For oily or acne-prone skin: it can clog for some people, so go slow, use a little, and patch-test first.
When it does clog, the cause is almost always one of three things: too much product, low-quality tallow, or using a rich balm on skin that makes plenty of its own oil.
Quality and quantity matter far more than the scary headlines. Now the details.
What "comedogenic" actually means
"Comedogenic" is just a word for how likely an ingredient is to block a pore. It's rated on a scale from 0 (won't clog) to 5 (very likely to clog). Beef tallow usually lands around a 2, on the lower-middle end of that scale.
Why so low? Tallow's fatty-acid profile is close to the oils your own skin makes, so it tends to absorb into the skin instead of sitting on top of it and trapping things in. That similarity is the whole reason tallow feels at home on skin. If you want the plain-language version of what tallow even is, we wrote what tallow balm is here.

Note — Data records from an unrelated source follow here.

What follows belongs to an exercise in optimizing a design on an open flow for small area and a short achievable clock period; a production flow would make more cautious choices.
In this exercise RTL edits were held to simulation tests only and were not proved equivalent to the original.
Power figures rest on the tool's default switching activity, not on a simulated workload.

--- flow/flow/run.sh ---
#!/bin/bash
# The standard layout (standard.sh, all ORFS steps from synthesis to
# finish), with buf_2 as the port buffer instead of buffer_ports' default
# delay buffer. Every input and output port still gets its own buffer.
set -euo pipefail
export BUFFER_PORTS_ARGS="-buffer_cell sky130_fd_sc_hd__buf_2"
bash standard.sh finish > standard_run.log 2>&1
--- flow/standard.sh ---
#!/bin/bash
# synth_recipe.tcl (not shown) runs the flow's synth.tcl, then flattens the netlist and writes it again
# the make line also repeats each setting of config.mk as NAME=value (left out here)
make -C /OpenROAD-flow-scripts/flow DESIGN_CONFIG=/design/flow/config.mk WORK_HOME=/design/flow/orfs CLKGATE_MAP_FILE= SYNTH_SCRIPT=/design/flow/synth_recipe.tcl "${@:-finish}"
--- flow/config.mk ---
export PLATFORM = sky130hd
export DESIGN_NAME = intra_recon_top
export DESIGN_NICKNAME = intra_recon_top
export VERILOG_FILES = /design/flow/design.v
export SDC_FILE = /design/flow/constraint.sdc
export NUM_CORES = 4
export LEC_CHECK = 0
export CAP_MARGIN = 20
export CORE_MARGIN = 2
export CORE_UTILIZATION = 40
export CTS_CLUSTER_DIAMETER = 100
export CTS_CLUSTER_SIZE = 20
export SETUP_SLACK_MARGIN = 2.4
export SLEW_MARGIN = 20
--- flow/constraint.sdc ---
create_clock -name core_clock -period 5.2 [get_ports {clk}]
set_input_delay 1.0400 -clock core_clock [delete_from_list [all_inputs] [get_ports {clk}]]
set_output_delay 1.0400 -clock core_clock [all_outputs]
set_load 0.01 [all_outputs]
--- flow/design.v ---
package intra_geom_pkg;
	localparam int TB_SIZE = 4;
	localparam int NUM_SAMPLES = TB_SIZE * TB_SIZE;
	localparam int DEFAULT_BIT_DEPTH = 8;
	localparam int PRED_LATENCY = 2;
	localparam int TOTAL_LATENCY = PRED_LATENCY + 1;
endpackage
package intra_mode_pkg;
	typedef logic [5:0] mode_t;  
	localparam mode_t MODE_PLANAR = 6'd0;
	localparam mode_t MODE_DC     = 6'd1;
	localparam mode_t MODE_HOR    = 6'd10;
	localparam mode_t MODE_VER    = 6'd26;
	typedef logic [1:0] pred_kind_t;
	localparam pred_kind_t PK_PLANAR = 2'd0;
	localparam pred_kind_t PK_DC     = 2'd1;
	localparam pred_kind_t PK_HOR    = 2'd2;
	localparam pred_kind_t PK_VER    = 2'd3;
	function automatic pred_kind_t classify_mode(input mode_t mode);
		case (mode)
			intra_mode_pkg::MODE_PLANAR: classify_mode = intra_mode_pkg::PK_PLANAR;
			intra_mode_pkg::MODE_DC:     classify_mode = intra_mode_pkg::PK_DC;
			intra_mode_pkg::MODE_HOR:    classify_mode = intra_mode_pkg::PK_HOR;
			intra_mode_pkg::MODE_VER:    classify_mode = intra_mode_pkg::PK_VER;
			default:     classify_mode = intra_mode_pkg::PK_DC;
		endcase
	endfunction
endpackage
`timescale 1ns/1ps
module sample_delay #(
	parameter int  DEPTH = 2,
	parameter int  WIDTH = 1
) (
	input  logic clk,
	input  logic arst_n,
	input  logic i_valid,
	input  logic [WIDTH-1:0] i_data,
	output logic o_valid,
	output logic [WIDTH-1:0] o_data
);
	logic [DEPTH-1:0] vld;
	logic [WIDTH-1:0] data_q [DEPTH];
	always_ff @(posedge clk or negedge arst_n) begin
		if (!arst_n) begin
			vld <= '0;
		end else begin
			vld[0] <= i_valid;
			for (int k = 1; k < DEPTH; k++)
				vld[k] <= vld[k-1];
		end
	end
	always_ff @(posedge clk) begin
		if (i_valid)
			data_q[0] <= i_data;
		for (int k = 1; k < DEPTH; k++) begin
			if (vld[k-1])
				data_q[k] <= data_q[k-1];
		end
	end
	assign o_valid = vld[DEPTH-1];
	assign o_data  = data_q[DEPTH-1];
endmodule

One honest caveat: a rating of 2 is "low," not "zero." A 2 can still be too much for very oily or easily-congested skin. The scale is a guide, not a promise, and it can't account for your skin.
Beef tallow rates around a 2 on the comedogenic scale (0 = won't clog pores, 5 = very likely to clog).
So why do some people break out from tallow?
Real people do report clogged pores from tallow, and it's not in their heads. Here are the usual reasons, roughly in order of how often they're the culprit:
Too much product. This is the number-one cause. Tallow is rich. You need a pea-sized amount and you want it fully soaked in, with no greasy film left on top. A film of leftover balm is a film that can trap oil and dirt.
Low-quality or poorly rendered tallow. Cheap or badly made tallow can carry impurities and additives that irritate skin and block pores. Grass-fed, cleanly rendered tallow with a short ingredient list is a different product from a bargain tub of mystery fat.
Your skin type. If your skin already makes plenty of oil, adding a rich, occlusive layer can tip it over into congestion. Same product, different skin, different result.
Putting it on skin that isn't clean. Anything occlusive seals in whatever is under it. On a freshly washed face that's a good thing. Over the day's dirt and sunscreen, less so.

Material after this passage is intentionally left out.